In Überlingen haben sie sich mit den Grundlagen in angewandter Technik, Mediensoftware und Deutsch mit Blick auf betriebliche Kommunikation befasst. In ihrer Prüfungsarbeit ist eine multimediale Präsentation vorgesehen. Alles wichtige Lernbereiche, die aus Sicht der Schüler mit nur einem Jahr „halb-professionell“ bleiben, obwohl man gut darauf aufbauen könnte.

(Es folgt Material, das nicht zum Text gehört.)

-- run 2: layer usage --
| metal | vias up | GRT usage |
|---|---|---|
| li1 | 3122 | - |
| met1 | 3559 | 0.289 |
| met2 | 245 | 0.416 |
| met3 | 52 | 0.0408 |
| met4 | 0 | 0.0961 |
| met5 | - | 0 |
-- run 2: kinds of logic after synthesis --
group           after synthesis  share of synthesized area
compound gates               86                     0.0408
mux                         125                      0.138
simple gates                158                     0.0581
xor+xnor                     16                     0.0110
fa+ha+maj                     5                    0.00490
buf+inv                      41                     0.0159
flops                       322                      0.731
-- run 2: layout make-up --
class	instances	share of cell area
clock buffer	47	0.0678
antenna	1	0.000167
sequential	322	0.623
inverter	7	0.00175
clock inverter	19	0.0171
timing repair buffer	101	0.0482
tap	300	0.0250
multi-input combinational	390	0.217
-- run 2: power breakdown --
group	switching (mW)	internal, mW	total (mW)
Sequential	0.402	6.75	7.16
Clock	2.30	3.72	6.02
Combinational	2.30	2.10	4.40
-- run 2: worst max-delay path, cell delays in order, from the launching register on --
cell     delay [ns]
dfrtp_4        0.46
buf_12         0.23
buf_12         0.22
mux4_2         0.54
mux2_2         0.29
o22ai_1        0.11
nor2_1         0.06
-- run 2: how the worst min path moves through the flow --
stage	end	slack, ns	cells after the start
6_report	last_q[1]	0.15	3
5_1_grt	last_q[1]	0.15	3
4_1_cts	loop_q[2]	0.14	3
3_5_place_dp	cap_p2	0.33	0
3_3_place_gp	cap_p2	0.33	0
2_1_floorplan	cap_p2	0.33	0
### config.mk
export PLATFORM = sky130hd
export DESIGN_NAME = ahb2apb_bridge_param
export DESIGN_NICKNAME = d
export VERILOG_FILES = /design/src/rtl/ahb_apb_pkg.sv /design/src/rtl/apb_slave_decode.sv /design/src/rtl/ahb2apb_bridge_param.sv
export SDC_FILE = /design/constraint.sdc
export NUM_CORES = 1
export LEC_CHECK = 0
export ABC_AREA = 1
export CAP_MARGIN = 0
export CORE_MARGIN = 4
export CORE_UTILIZATION = 37
export CTS_CLUSTER_SIZE = 8
export DETAILED_ROUTE_END_ITERATION = 7
export PLACE_DENSITY = 0.77
export SETUP_SLACK_MARGIN = 0.3
export SLEW_MARGIN = 20
export SYNTH_ARGS = -nofsm -noshare
export SYNTH_HDL_FRONTEND = slang
export SYNTH_HIERARCHICAL = 1
export SYNTH_SLANG_ARGS = --single-unit
### constraint.sdc
create_clock -name HCLK -period 1.8 [get_ports HCLK]
set_input_delay 0.36 -clock HCLK [delete_from_list [all_inputs] [get_ports HCLK]]
set_output_delay 0.36 -clock HCLK [all_outputs]
set_load 0.02 [all_outputs]
**config.mk**
```make
export PLATFORM = sky130hd
export DESIGN_NAME = relu_maxpool2x2_stream
export DESIGN_NICKNAME = d
export VERILOG_FILES = /design/src/rtl/relu_maxpool2x2_stream.sv
export SDC_FILE = /design/constraint.sdc
export NUM_CORES = 1
export LEC_CHECK = 0
export ABC_AREA = 1
export CORE_MARGIN = 4
export CORE_UTILIZATION = 55
export DETAILED_ROUTE_END_ITERATION = 8
export HOLD_SLACK_MARGIN = 0.08
export PLACE_DENSITY = 0.73
export SETUP_SLACK_MARGIN = 0.4
export SYNTH_ARGS = -nofsm -noshare
export SYNTH_HDL_FRONTEND = slang
export SYNTH_SLANG_ARGS = --single-unit
```
**constraint.sdc**
```tcl
create_clock -name clk -period 3.7 [get_ports clk]
set_input_delay 1.11 -clock clk [delete_from_list [all_inputs] [get_ports clk]]
set_output_delay 1.11 -clock clk [all_outputs]
set_load 0.03 [all_outputs]
```
**src/rtl/relu_maxpool2x2_stream.sv**
```systemverilog
// relu_maxpool2x2_stream: streaming ReLU + 2x2/stride-2 max-pool over a
// raster-order IEEE-754 single-precision feature map (WIDTH x HEIGHT).
// Optional feature macro: RELU_MAXPOOL_RELU_EN (defined = ReLU then pool,
// undefined = pool only with full sign-magnitude max).
// Ports:
//   clk        rising-edge clock
//   rst        asynchronous reset, active-high
//   valid_in   data_in valid this cycle (no backpressure)
//   data_in    conv+bias sample
//   valid_out  one-cycle pulse per completed 2x2 window
//   data_out   pooled value, held while valid_out is low
//   frame_done pulses with the last valid_out of a frame
module relu_maxpool2x2_stream #(
    parameter int DATA_WIDTH = 32,
    parameter int WIDTH      = 56,
    parameter int HEIGHT     = 56
) (
    input  logic                  clk,
    input  logic                  rst,
    input  logic                  valid_in,
    input  logic [DATA_WIDTH-1:0] data_in,
    output logic                  valid_out,
    output logic [DATA_WIDTH-1:0] data_out,
    output logic                  frame_done
);

    localparam int HALF = WIDTH / 2;
    localparam int CW   = (WIDTH > 2) ? $clog2(WIDTH) : 1;
    localparam int RW   = (HEIGHT > 2) ? $clog2(HEIGHT) : 1;
    localparam int IW   = (HALF > 1) ? $clog2(HALF) : 1;
    localparam int SB   = DATA_WIDTH - 1;

    typedef logic [DATA_WIDTH-1:0] word_t;

    function automatic word_t act(input word_t x);
`ifdef RELU_MAXPOOL_RELU_EN
        act = x[SB] ? '0 : x;
`else
        act = x;
`endif
    endfunction

    // a strictly greater than b under the configured float ordering
    function automatic logic gt(input word_t a, input word_t b);
`ifdef RELU_MAXPOOL_RELU_EN
        // both operands are non-negative after ReLU
        gt = a[SB-1:0] > b[SB-1:0];
`else
        logic az;
        logic bz;
        az = (a[SB-1:0] == '0);
        bz = (b[SB-1:0] == '0);
        if (az && bz)
            gt = 1'b0;
        else if (a[SB] != b[SB])
            gt = ~a[SB];
        else if (!a[SB])
            gt = a[SB-1:0] > b[SB-1:0];
        else
            gt = a[SB-1:0] < b[SB-1:0];
`endif
    endfunction

    function automatic word_t vmax(input word_t a, input word_t b);
        vmax = gt(b, a) ? b : a;
    endfunction

    logic [CW-1:0] col_q, col_d;
    logic [RW-1:0] row_q, row_d;
    word_t         hold_q, hold_d;
    word_t         out_q, out_d;
    logic          valid_q, valid_d;
    logic          done_q, done_d;
    word_t         rowbuf_q [HALF];
    word_t         rowbuf_d;
    logic          wr_en;
    logic [IW-1:0] idx;
    word_t         x;
    word_t         rb;
    logic          last_col;
    logic          last_row;

    always_comb begin
        x        = act(data_in);
        idx      = IW'(col_q >> 1);
        rb       = rowbuf_q[idx];
        // max of the current row's pair, reused for the row buffer write
        rowbuf_d = vmax(hold_q, x);
        last_col = (col_q == CW'(WIDTH - 1));
        last_row = (row_q == RW'(HEIGHT - 1));
        col_d    = col_q;
        row_d    = row_q;
        hold_d   = hold_q;
        out_d    = out_q;
        valid_d  = 1'b0;
        done_d   = 1'b0;
        wr_en    = 1'b0;
        if (valid_in) begin
            if (!col_q[0]) begin
                hold_d = x;
            end else if (!row_q[0]) begin
                wr_en = 1'b1;
            end else begin
                out_d   = vmax(rb, rowbuf_d);
                valid_d = 1'b1;
                done_d  = last_col && last_row;
            end
            if (last_col) begin
                col_d = '0;
                row_d = last_row ? '0 : row_q + 1'b1;
            end else begin
                col_d = col_q + 1'b1;
            end
        end
    end

    always_ff @(posedge clk or posedge rst) begin
        if (rst) begin
            col_q   <= '0;
            row_q   <= '0;
            hold_q  <= '0;
            out_q   <= '0;
            valid_q <= 1'b0;
            done_q  <= 1'b0;
        end else begin
            col_q   <= col_d;
            row_q   <= row_d;
            hold_q  <= hold_d;
            out_q   <= out_d;
            valid_q <= valid_d;
            done_q  <= done_d;
        end
    end

    // Row buffer contents are don't-care after reset, so no reset here.
    always_ff @(posedge clk) begin
        if (wr_en)
            rowbuf_q[idx] <= rowbuf_d;
    end

    assign valid_out  = valid_q;
    assign data_out   = out_q;
    assign frame_done = done_q;

endmodule

```
==> summary.md, run 1 <==
| Metric | Value |
|---|---|
| Outcome | finished with violations |
| Failing checks | negative setup slack |
| Highest metal used | met4 |
| # rows | 101 |
| TritonCTS Sinks | 974 |
| I/O Pins | 69 |
| Total core area | 76100 um^2 |
| Synth-to-layout area growth | 24.4% |
| Worst path max stage delay | 0.29 ns |
| Crit path time final | 4.41 ns |
| Power Dens Cells | 887 nW/um^2 |
| Overflow after GRT | 0 |
| Metal3 WL | 12.8 mm |
| Peak supply drop | 1.15 mV |
| #FFs+latches synth | 974 |
| Setup Skew | 0.0297 ns |
| Placer congestion estimate | 0.899 |
| Final WL | 126 mm |
| Syn. warnings | 0 |
| Placed Area | 48100 um^2 |
| Via/cell ratio | 5.61 |
| Hpwl dp | 76.6 mm |
| Drt first pass iters | 7 |
| Leak | 22.1 nW |
| Initial Utilization | 0.555 |
| CTS max path bufs | 3 |
| Synthesized area per cell | 10.1 um^2 |
| Layout fillers | 5236 |
| CP required | 4.26 ns |
| Maxcap violations | 0 |
| Setup crit start kind | primary input |
| Fraction of layout cells with a size suffix above 1 | 0.181 |
| Critical path class | in -> reg |
| Initial DRC count | 3932 |
| Cell Area, Synth | 42200 um^2 |
| Setup_tns | -21.18 ns |
| CTS Hold Bufs | 0 |
| R2r worst-path depth | 31 |
| Largest net degree at the start of global routing | 66 |
| CP most frequent cell | nand2_1 |
| WL met1 | 46.3 mm |
| RSZ-0062 raised after global routing | true |
| Sequential share of the synthesized area | 0.683 |
| H-tree levels | 3 |
| Reg area | 28900 um^2 |
| DRC violations left | 0 |
| CTS Root Cell | clkbuf_16 |
| HP Class | reg -> reg |
| Hold Path Cell Cnt | 2 |
| WL/cell | 21.8 um |
| Slew Limit Fails | 0 |
| Crit share post-route | 1.19 |
| Syn Inst Count | 4194 |
| PortBufs | 68 |
| Number of CTS-inserted buffers | 97 |
| Worst-Skew Late Latency | 0.68 ns |
| Slew HR | 0.597 |
| Routed Antenna Nets | 0 |
| Finished layout cell area | 52500 um^2 |
| GRT Resource Usage Total | 0.303 |
| CTS tree | done |
| Netlist cell types | 33 |
| First-pass GRT wire length | 186 mm |
| Worst-path clk slew | 0.06 ns |
| Nets | 4758 |
| Mapped Nets | 4293 |
| Crit. End Element | flip-flop |
| Die H | 285 um |
| Area of the multi-input gates | 13100 um^2 |
| Via Count | 32400 |
| Arr. time, crit path | 4.97 ns |
| Critical-path maximum fanout | 7 |
| Vias in the first global route | 31300 |
| CP max-delay cell | ha_4 |
| Antenna violations before repair | 0 |
| Worst Slack Setup Final | -0.713 ns |
| Final hold violations | 0 |
| Met2 routed WL | 59.9 mm |
| Die area | 81300 um^2 |
| Worst slew pin tran | 0.604 ns |
| Die Wd | 285 um |
| Final setup violation count | 32 |
| Peak Freq | 227 MHz |
| ANT cells | 0 |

Nicht ganz so dramatisch sieht Schulleiter Kurt Boch die Situation. „Die Schüler haben die Situation durchaus gekannt“, sagte Boch. „Es war auch nie so gedacht, dass alle das zweite Jahr absolvieren.“

Haben sich in viele Grundlagen der Computer- und Medientechnik eingearbeitet und sehen sich jetzt in einer Sackgasse: Die Schüler des einjährigen Berufskollegs "Technik und Medien" an der Jörg-Zürn-Gewerbeschule.

Foto: Walter

Zum einen bestehe außer in Tettnang auch noch in Singen die Möglichkeit, das zweite Jahr anzuschließen; zum andern sei das eine Jahr eine gute Grundlage für eine betriebliche Ausbildung zum Fachinformatiker oder einem anderen neuen Berufsbild der Informationstechnologie.

Doch hier wird’s eng, da die Absolventen des ersten Jahres aus Wangen, Tettnang und Überlingen zusammentreffen und sich um die Plätze in der einzigen Klasse balgen müssen. Zumindest bildlich, denn ausgewählt wird natürlich streng nach Noten.

“Wir fordern daher, dass das zweite Jahr auch in Überlingen eingeführt wird“, sagt Vincenzo Mastrangelo. Die Schüler wollen sich in Richtung Grafik-Design, Web-Design und Ähnliches orientieren und sehen auch gute Berufschancen. „Was wir machen, hat Zukunft“ – das wissen sie und verweisen auf die vielbeschworene „Greencard“. Man solle doch die Leute hier einfach ausbilden, beklagen die Schüler, dass vorsaussichtlich zwei Drittel von ihnen auf der Strecke bleiben – oder zumindest nicht so weitermachen können wie erhofft.